Я в далеком северном краю
На таежной узенькой речонке
Повстречал тогда судьбу свою,
Повстречал красавицу девчонку.
Во, - поднял он вверх большой палец, - слова мои, музыка народная.
– Тебе бы, Волентин, моссовиком-зотейником служить, - басовито сказал подошедший Сергеев, - талант губишь.
– Ну! А я и был! Завклубом даже был!
– живо откликнулся Кислый.
– Раз пришел к начальнику, говорю, нужны деньги на оркестр, другой раз, а он: "Знаешь, где у меня твой клуб сидит?
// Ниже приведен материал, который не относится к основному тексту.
===== config.mk =====
export PLATFORM = sky130hd
export DESIGN_NAME = ccu_unit
export DESIGN_NICKNAME = d
export VERILOG_FILES = /design/src/ccu_pkg.sv /design/src/ccu_unit.sv
export VERILOG_INCLUDE_DIRS = /design/src
export SDC_FILE = /design/constraint.sdc
export NUM_CORES = 1
export LEC_CHECK = 0
export ABC_AREA = 1
export BUFFER_PORTS_ARGS = -buffer_cell sky130_fd_sc_hd__buf_2
export CAP_MARGIN = 40
export CORE_ASPECT_RATIO = 0.7
export CORE_UTILIZATION = 25
export DETAILED_ROUTE_END_ITERATION = 8
export SKIP_LAST_GASP = 1
export SLEW_MARGIN = 10
export SYNTH_ARGS = -nofsm -noshare
export SYNTH_HDL_FRONTEND = slang
export SYNTH_SLANG_ARGS = --single-unit

===== constraint.sdc =====
create_clock -name hclk -period 6.2 [get_ports hclk]
set_clock_uncertainty 0.1 [all_clocks]
set_input_delay 1.86 -clock hclk [delete_from_list [all_inputs] [get_ports hclk]]
set_output_delay 1.86 -clock hclk [all_outputs]
set_load 0.01 [all_outputs]
===== src/include/osc_ctl_pkg.sv =====
// shared constants for the oscillator status, enable and tuning block
package osc_ctl_pkg;

    // ------------------------------------------------------------------
    // register map (byte addresses, one 32-bit word each)
    // ------------------------------------------------------------------
    localparam int          ADDR_W            = 8;
    localparam logic [7:0]  OFS_READY_STATUS  = 8'h00;
    localparam logic [7:0]  OFS_MANUAL_ENABLE = 8'h04;
    localparam logic [7:0]  OFS_FREQ_SELECT   = 8'h08;
    localparam logic [7:0]  OFS_TRIM          = 8'h0c;
    localparam logic [7:0]  OFS_SWITCH_CTRL   = 8'h10;

    // ------------------------------------------------------------------
    // oscillator indices; status and enable share bits 7..2
    // ------------------------------------------------------------------
    localparam int NUM_OSC      = 6;
    localparam int OSC_EXT      = 5;
    localparam int OSC_FAST_INT = 4;
    localparam int OSC_MED_INT  = 3;
    localparam int OSC_SLOW_INT = 2;
    localparam int OSC_SEC      = 1;
    localparam int OSC_FAST_RC  = 0;
    localparam int OSC_LSB      = 2;
    localparam int PLL_READY_BIT = 0;

    // ------------------------------------------------------------------
    // field layouts
    // ------------------------------------------------------------------
    localparam int FREQ_W  = 3;
    localparam int TRIM_W  = 6;
    localparam int HOLD_BIT      = 7;
    localparam int SEC_PWR_BIT   = 6;
    localparam int HELD_BIT      = 3;

    // ------------------------------------------------------------------
    // reset values and fuse decode
    // ------------------------------------------------------------------
    localparam logic [NUM_OSC-1:0] ENABLE_RESET    = 6'h00;
    localparam logic [TRIM_W-1:0]  TRIM_RESET      = 6'h00;
    localparam logic [2:0]         FUSE_FAST_1MHZ  = 3'h6;
    localparam logic [2:0]         FUSE_FAST_32MHZ = 3'h0;
    localparam logic [2:0]         FREQ_4MHZ       = 3'h2;
    localparam logic [2:0]         FREQ_32MHZ      = 3'h6;
    localparam logic [2:0]         FREQ_RESERVED   = 3'h7;
    localparam logic [2:0]         FREQ_OTHER_RST  = 3'h2;

    // nominal frequency in MHz for codes 0..6; code 7 reads as 0
    localparam logic [5:0] FREQ_MHZ [8] = '{6'd1, 6'd2, 6'd4, 6'd8,
                                            6'd12, 6'd16, 6'd32, 6'd0};
endpackage
--- src/design/dqm_pkg.sv ---
package dqm_pkg;
  localparam int unsigned DQM_MAP_W     = 16;
  localparam int unsigned DQM_FIELD_W   = 2;
  localparam int unsigned DQM_CODE_W    = 6;
  localparam int unsigned DQM_CODE_LSB  = 2;
  // register indices; byte address is four times the index
  localparam logic [7:0]  DQM_IDX_FIVE  = 8'h71;
  localparam logic [7:0]  DQM_IDX_SIX   = 8'h72;
  localparam logic [7:0]  DQM_IDX_SEVEN = 8'h73;
  localparam logic [15:0] DQM_RST_FIVE  = 16'h0000;
  localparam logic [15:0] DQM_RST_SIX   = 16'h0000;
  localparam logic [15:0] DQM_RST_SEVEN = 16'h0000;
  localparam logic [2:0]  DQM_HI_FIVE   = 3'h5;
  localparam logic [2:0]  DQM_HI_SIX    = 3'h6;
  localparam logic [2:0]  DQM_HI_SEVEN  = 3'h7;
  localparam logic [1:0]  DQM_RESP_OK   = 2'h0;
  localparam logic [1:0]  DQM_RESP_DEC  = 2'h3;

  typedef struct packed {
    logic       valid;
    logic [7:0] class_octet;
  } dqm_req_s;

  typedef struct packed {
    logic       valid;
    logic       hit;
    logic [1:0] queue;
  } dqm_ans_s;
endpackage : dqm_pkg

--- src/design/dqm_lookup.sv ---
`timescale 1ns/1ps
module dqm_lookup
  import dqm_pkg::*;
(
  input  wire logic                 sys_clk,
  input  wire logic                 rst_b,
  input  wire dqm_req_s             req,
  input  wire logic [DQM_MAP_W-1:0] map_five,
  input  wire logic [DQM_MAP_W-1:0] map_six,
  input  wire logic [DQM_MAP_W-1:0] map_seven,
  output dqm_ans_s                  ans
);
  logic [DQM_CODE_W-1:0] code;
  logic [DQM_MAP_W-1:0]  map_sel;
  logic                  hit;

  function automatic logic [1:0] field_of(input logic [15:0] m, input logic [2:0] lo);
    field_of = m[{lo, 1'b0} +: 2];
  endfunction : field_of

  assign code = req.class_octet[DQM_CODE_LSB +: DQM_CODE_W];

  always_comb begin
    hit     = 1'b1;
    map_sel = '0;
    case (code[5:3])
      DQM_HI_FIVE:  map_sel = map_five;
      DQM_HI_SIX:   map_sel = map_six;
      DQM_HI_SEVEN: map_sel = map_seven;
      default:      hit     = 1'b0;
    endcase
  end

  always_ff @(posedge sys_clk) begin
    if (!rst_b) begin
      ans <= '0;
    end else begin
      ans.valid <= req.valid;
      ans.hit   <= req.valid & hit;
      ans.queue <= field_of(map_sel, code[2:0]);
    end
  end

  chk_lookup_field: assert property (@(posedge sys_clk) disable iff (!rst_b)
    (req.valid && code[5:3] == DQM_HI_SEVEN)
      |=> (ans.hit && ans.queue == $past(map_seven[{code[2:0], 1'b0} +: 2])))
    else $error("seventh map field not selected");
  chk_lookup_miss: assert property (@(posedge sys_clk) disable iff (!rst_b)
    (req.valid && code[5:3] < DQM_HI_FIVE) |=> (ans.valid && !ans.hit))
    else $error("lower code reported as hit");
endmodule : dqm_lookup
Одни убытки!" Тогда я сказал, мол, устройте в клубе инкубатор - будет доход, и сделал ручкой.
– Кончай треп, сейчас понесем тебя в лодку, там ребята лапника натаскали, и едем, пока светло.
– Весьма благородно! Ты, начальник, не смотри на меня так, я тебе точно сказал: пушку я давно сплавил. Хочешь - обыщи! Что я, больной? Пушка - буль-буль.
Потянулись на берег грузиться. Теперь в нашем распоряжении были три лодки, целая флотилия.
Указывая на легонький, радующий глаз изящными обводами двухместный катер, старик Сергеев, не удержавшись, погрозил Кислому:
– Пашка летошний год сколь провозился, из стеклоткани выклеивал, а ты, бандит, украл. Руки бы тебе обломать, чтоб не зудели.